This week I was able to take some time to have discussions on data center and application development practices with a number of people ranging from developers, to sysadmins, to directors of technology teams. One thing that I was very pleased to be able to chat about is something that I made a point of introducing at a couple of organizations I’ve been at which is forced maintenance windows.
While it seems common to many of us running data center operations, there are still a lot of organizations and teams that have had difficulty in implementing this practice. Rebooting a server was once considered a risky task because servers were often left up as long as possible. This introduced the unnecessary risk of non-routine power cycling only when application seemed to be acting up.
Some of us have a long history and recall running Unix, SunOS, and other systems which were built to stay up for incredibly long periods of time. Along the way, distributed computing came along and the influx of Microsoft Windows servers began to add the need to run some more regular rebooting of servers due to operating system patch cycles. In recent years it has become so normal for us that it actually has a name.

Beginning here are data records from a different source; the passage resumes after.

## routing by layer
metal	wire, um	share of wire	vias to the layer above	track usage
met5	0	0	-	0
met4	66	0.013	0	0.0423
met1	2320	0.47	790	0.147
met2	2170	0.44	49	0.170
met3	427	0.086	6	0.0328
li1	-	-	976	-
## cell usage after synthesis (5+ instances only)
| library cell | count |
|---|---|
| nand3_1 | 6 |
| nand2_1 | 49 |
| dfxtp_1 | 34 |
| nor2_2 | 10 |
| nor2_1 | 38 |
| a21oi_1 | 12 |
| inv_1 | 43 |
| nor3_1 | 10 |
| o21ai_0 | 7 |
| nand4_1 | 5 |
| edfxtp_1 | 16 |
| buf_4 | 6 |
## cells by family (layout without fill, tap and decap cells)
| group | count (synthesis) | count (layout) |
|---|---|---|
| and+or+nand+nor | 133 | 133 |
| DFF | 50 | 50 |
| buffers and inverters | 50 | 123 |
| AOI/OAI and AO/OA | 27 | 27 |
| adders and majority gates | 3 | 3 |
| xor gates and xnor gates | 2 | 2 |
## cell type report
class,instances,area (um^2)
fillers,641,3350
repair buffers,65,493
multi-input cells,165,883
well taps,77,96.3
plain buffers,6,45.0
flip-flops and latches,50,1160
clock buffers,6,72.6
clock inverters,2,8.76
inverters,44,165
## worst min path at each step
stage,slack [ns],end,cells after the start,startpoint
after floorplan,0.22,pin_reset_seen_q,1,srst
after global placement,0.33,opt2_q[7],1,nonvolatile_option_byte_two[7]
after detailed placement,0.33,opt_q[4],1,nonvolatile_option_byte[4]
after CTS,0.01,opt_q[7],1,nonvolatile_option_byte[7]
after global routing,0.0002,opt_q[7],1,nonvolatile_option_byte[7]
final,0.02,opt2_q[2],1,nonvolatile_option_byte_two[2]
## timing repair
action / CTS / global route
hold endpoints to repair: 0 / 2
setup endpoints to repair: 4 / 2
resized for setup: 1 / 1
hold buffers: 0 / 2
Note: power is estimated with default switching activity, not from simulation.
--- src/ebcs_pkg.sv ---
// Shared constants, region map and state encoding for the external bus port
package ebcs_pkg;
    localparam int ADDR_W = 24;                  // Address bus width
    localparam int DATA_W = 8;                   // Data bus width
    localparam int NUM_CS = 4;                   // Number of region selects

    localparam logic [ADDR_W-1:0] ADDR_RST  = 24'h000000;  // Address after reset
    localparam logic [DATA_W-1:0] DATA_RST  = 8'h00;       // Data after reset
    localparam logic [NUM_CS-1:0] CS_IDLE   = 4'hf;        // All selects inactive
    localparam logic              STB_OFF   = 1'b1;        // Strobe inactive level
    localparam logic              STB_ON    = 1'b0;        // Strobe active level
    localparam logic              OE_OFF    = 1'b1;        // Pin released
    localparam logic              OE_ON     = 1'b0;        // Pin driven

    // Default region map; base is compared under mask
    localparam logic [ADDR_W-1:0] REGION_BASE [NUM_CS] =
        '{24'h000000, 24'h040000, 24'h080000, 24'h000100};
    localparam logic [ADDR_W-1:0] REGION_MASK [NUM_CS] =
        '{24'hfc0000, 24'hfc0000, 24'hfc0000, 24'hffff00};
    localparam logic              REGION_IO   [NUM_CS] =
        '{1'b0, 1'b0, 1'b0, 1'b1};

    // Bus cycle sequencer states
    typedef enum logic [1:0] {
        EBCS_IDLE  = 2'b00,
        EBCS_T1    = 2'b01,
        EBCS_T2    = 2'b10,
        EBCS_GRANT = 2'b11
    } ebcs_state_t;
endpackage

--- src/ebcs_dec_if.sv ---
// Carrier between the bus sequencer and the region decoder
`timescale 1ns/1ps
interface ebcs_dec_if;
    import ebcs_pkg::*;
    logic [ADDR_W-1:0] addr;     // Address to decode
    logic              active;   // An access is in progress
    logic              is_io;    // Access is in I/O space
    logic [NUM_CS-1:0] cs_n;     // Decoded selects, active low

    modport port (output addr, output active, output is_io, input cs_n);
    modport dec  (input addr, input active, input is_io, output cs_n);
endinterface

--- src/ebcs_region_decode.sv ---
// Region decoder turning an address into at most one active-low select
`timescale 1ns/1ps
module ebcs_region_decode
    import ebcs_pkg::*;
(
    ebcs_dec_if.dec bus
);
    logic [NUM_CS-1:0] hit;      // Raw region matches
    logic [NUM_CS-1:0] win;      // Lowest-index match only

    // Per-region compare under mask, space must agree
    genvar g;
    generate
        for (g = 0; g < NUM_CS; g++)
        begin : g_region
            assign hit[g] = bus.active
                && (bus.is_io == REGION_IO[g])
                && ((bus.addr & REGION_MASK[g]) == (REGION_BASE[g] & REGION_MASK[g]));
        end
    endgenerate

    // Overlapping regions resolve to the lowest index, so two chips never fight
    always_comb
    begin
        win = hit & ~(hit - {{(NUM_CS-1){1'b0}}, 1'b1});
        bus.cs_n = ~win;
    end
endmodule // ebcs_region_decode

--- src/ebcs_port.sv ---
// External bus port: bus cycle sequencer, pin drivers and bus takeover
`timescale 1ns/1ps
// Behaviour
// Drive address pins in normal operation
// Release address during takeover, external drives it
// Address feeds the region select decoder
// Four active-low selects, low inside region
// Drive data only in own write cycles
// Takeover request releases pins, grant goes low
// Low wait input stretches the cycle
// Memory or I/O strobe plus read/write
// At most one select, none when idle
module ebcs_port
    import ebcs_pkg::*;
(
    input  wire logic              clk,
    input  wire logic              reset_n,
    input  wire logic              cpu_req,
    input  wire logic              cpu_write,
    input  wire logic              cpu_io,
    input  wire logic [ADDR_W-1:0] cpu_addr,
    input  wire logic [DATA_W-1:0] cpu_wdata,
    output logic                   cpu_ready,
    output logic                   cpu_done,
    output logic      [DATA_W-1:0] cpu_rdata,
    input  wire logic [ADDR_W-1:0] addr_in,
    output logic      [ADDR_W-1:0] addr_out,
    output logic                   addr_oe_n,
    input  wire logic [DATA_W-1:0] data_in,
    output logic      [DATA_W-1:0] data_out,
    output logic                   data_oe_n,
    input  wire logic              memory_request_in_n,
    output logic                   memory_request_n,
    input  wire logic              io_request_in_n,
    output logic                   io_request_n,
    output logic                   read_n,
    output logic                   write_n,
    output logic                   ctrl_oe_n,
    input  wire logic              wait_n,
    input  wire logic              bus_takeover_request_n,
    output logic                   bus_takeover_grant_n,
    output logic                   region_select_0_n,
    output logic                   region_select_1_n,
    output logic                   region_select_2_n,
    output logic                   region_select_3_n
);
    import ebcs_pkg::*;

    ebcs_state_t       state_q, state_d;     // Sequencer state
    logic [ADDR_W-1:0] addr_q, addr_d;       // Address pin register
    logic [DATA_W-1:0] data_q, data_d;       // Write data pin register
    logic [DATA_W-1:0] rdata_q, rdata_d;     // Captured read data
    logic              write_q, write_d;     // Current access is a write
    logic              io_q, io_d;           // Current access is I/O
    logic              done_q, done_d;       // Access complete pulse
    logic [NUM_CS-1:0] cs_q, cs_d;           // Region selects, active low

    ebcs_dec_if dec_bus ();                  // Link to the region decoder

    ebcs_region_decode u_decode
    (
        .bus (dec_bus.dec)
    );

    // Requests are accepted only from idle with no takeover pending
    assign cpu_ready = (state_q == EBCS_IDLE) && bus_takeover_request_n;

    // Next-state and datapath for the bus cycle
    always_comb
    begin
        state_d = state_q;
        addr_d  = addr_q;
        data_d  = data_q;
        rdata_d = rdata_q;
        write_d = write_q;
        io_d    = io_q;
        done_d  = 1'b0;
        unique case (state_q)
            EBCS_IDLE:
            begin
                // takeover wins over a new access
                if (!bus_takeover_request_n)
                begin
                    state_d = EBCS_GRANT;
                end
                else if (cpu_req)
                begin
                    state_d = EBCS_T1;
                    addr_d  = cpu_addr;
                    data_d  = cpu_wdata;
                    write_d = cpu_write;
                    io_d    = cpu_io;
                end
            end
            EBCS_T1:
            begin
                // First strobe cycle, always one clock
                state_d = EBCS_T2;
            end
            EBCS_T2:
            begin
                // stretch while the slave holds wait low
                if (wait_n)
                begin
                    state_d = EBCS_IDLE;
                    done_d  = 1'b1;
                    if (!write_q)
                    begin
                        rdata_d = data_in;
                    end
                end
            end
            EBCS_GRANT:
            begin
                // Hold the bus off until the request is withdrawn
                if (bus_takeover_request_n)
                begin
                    state_d = EBCS_IDLE;
                end
            end
        endcase
    end

    // the decoder sees our own address, or the foreign one during takeover
    always_comb
    begin
        if (state_d == EBCS_GRANT)
        begin
            dec_bus.addr   = addr_in;
            dec_bus.active = !memory_request_in_n || !io_request_in_n;
            dec_bus.is_io  = !io_request_in_n;
        end
        else
        begin
            dec_bus.addr   = addr_d;
            dec_bus.active = (state_d == EBCS_T1) || (state_d == EBCS_T2);
            dec_bus.is_io  = io_d;
        end
        cs_d = dec_bus.cs_n;
    end

    // Register stage; selects are registered so they line up with strobes
    always_ff @(posedge clk)
    begin
        if (!reset_n)
        begin
            state_q <= EBCS_IDLE;
            addr_q  <= ADDR_RST;
            data_q  <= DATA_RST;
            rdata_q <= DATA_RST;
            write_q <= 1'b0;
            io_q    <= 1'b0;
            done_q  <= 1'b0;
            cs_q    <= CS_IDLE;
        end
        else
        begin
            state_q <= state_d;
            addr_q  <= addr_d;
            data_q  <= data_d;
            rdata_q <= rdata_d;
            write_q <= write_d;
            io_q    <= io_d;
            done_q  <= done_d;
            cs_q    <= cs_d;
        end
    end

    logic in_cycle;                          // T1 or T2
    assign in_cycle = (state_q == EBCS_T1) || (state_q == EBCS_T2);

    // address driven from registers except while granted
    assign addr_out  = addr_q;
    // address pins become inputs during takeover
    assign addr_oe_n = (state_q == EBCS_GRANT) ? OE_OFF : OE_ON;
    // data pins driven only in our own write cycle
    assign data_out  = data_q;
    assign data_oe_n = (in_cycle && write_q) ? OE_ON : OE_OFF;
    // space strobe and direction strobe during the cycle
    assign memory_request_n = (in_cycle && !io_q) ? STB_ON : STB_OFF;
    assign io_request_n     = (in_cycle && io_q) ? STB_ON : STB_OFF;
    assign read_n           = (in_cycle && !write_q) ? STB_ON : STB_OFF;
    assign write_n          = (in_cycle && write_q) ? STB_ON : STB_OFF;
    // control released and grant asserted during takeover
    assign ctrl_oe_n            = (state_q == EBCS_GRANT) ? OE_OFF : OE_ON;
    assign bus_takeover_grant_n = (state_q == EBCS_GRANT) ? STB_ON : STB_OFF;
    // region selects straight from their registers
    assign region_select_0_n = cs_q[0];
    assign region_select_1_n = cs_q[1];
    assign region_select_2_n = cs_q[2];
    assign region_select_3_n = cs_q[3];
    assign cpu_done  = done_q;
    assign cpu_rdata = rdata_q;
endmodule // ebcs_port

Microsoft has created a very regular patching routine where the second Tuesday of every month is dubbed as Patch Tuesday. Each of these patch release days there are operating system and application patches that are made available. The week leading up to Patch Tuesday will have a list of KB articles published about upcoming patches and what the risks, vulnerabilities, affected systems, and potential mitigation strategies.

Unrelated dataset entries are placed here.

[src/core/alm_flag_cmp.sv]
// One three-way TCP flag condition
`timescale 1ns/100ps
module alm_flag_cmp
  import alm_pkg::*;
(
  input  wire logic [1:0] mode,
  input  wire logic       flag,
  output logic            ok
);
  always_comb begin
    case (mode)
      ALM_FM_SET:   ok = flag;
      ALM_FM_CLEAR: ok = !flag;
      default:      ok = 1'b1;
    endcase
  end
endmodule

As a result of this very regular and predictable patch release cycle, it has become a fairly common practice to install all patches as they are released and to reboot the servers during the patch cycle. This also brings up an interesting challenge around how many have viewed Microsoft platforms. Sometimes it becomes a joke such as “have you tried rebooting it?” made famous by sysadmins everywhere and most notably used as a slogan for the show The IT Crowd.
So, if this is the case where Windows servers are so high maintenance according to the jokes of admins all over, that must mean that more people would run other operating systems to keep them online for longer periods, right? I install Linux machines and OS X machines regularly, and guess what’s been happening on those platforms much more often? Critical patches that require reboots.
Since we have to accept that the hosts and guest machines will need to be rebooted to do many of the patches that are necessary to reduce risk of vulnerabilities, it has become obvious that we need to rethink how we architect our applications.
Forced Failure Architecture: The Need for Application Resiliency
Using cloud resources introduced us to the start of this practice. Not only could your instance be rebooted, but it will not be on any cycle that you can plan around in advance. It happens with limited warning, and you don’t have the option to defer to another time because you have a critical application that needs to stay up on that instance.
This very same realization has entered the traditional data center and we have many application architects designing with resiliency in mind. With N-Tier application architecture, there are logical separations between front-end, middle tier layers such as message queuing, and back-end storage both on filesystems and databases. Scale-out applications require making each of these layers more generic and able to be increased or decreased on-demand. Not only on-demand, but they should be able to withstand a sudden loss of a portion of the underlying infrastructure.
We begin with the simple application design, quite often on a single server:
This was a working design, but needed an outage of the application during patching cycles and reboots. Obviously, we needed to build something that allowed for not only better patching, but better load management. This makes us make the next natural step towards building additional web servers and then leverage a load balancer to distributed the incoming connection across the web server farm:
Getting warmer, but we still had to extend even further. Next we could grow out our database infrastructure. This may lead us to not only adding database servers and some multi-master database replication, we could move up to add a more versatile Database-as-a-Service platform for truly resilient features:
We can keep growing every layer as needed, and as we add more scale-out capability, we have created a two-fold win for our application. Now we are able to add more server resources to handle more application load, and we are also creating the ability to add resiliency during partial outages.
This isn’t a small step, but luckily with the tools available today the shift towards resilient infrastructure is closer than ever before. This is the ideal time for sysadmins to work together with the development teams to find better application architecture options. Whether you’re diving in to Microsoft SQL with Always-On databases, or MariaDB, or potentially some of the popular NoSQL options such as Cassandra or Hadoop, there are no shortage of viable options.
It’s an exiting time, and as we move towards our more DevOps friendly culture in the IT organization, it is a good opportunity to build for failure. It may be ironic that one day we will thank Microsoft for making us so good at bringing servers down.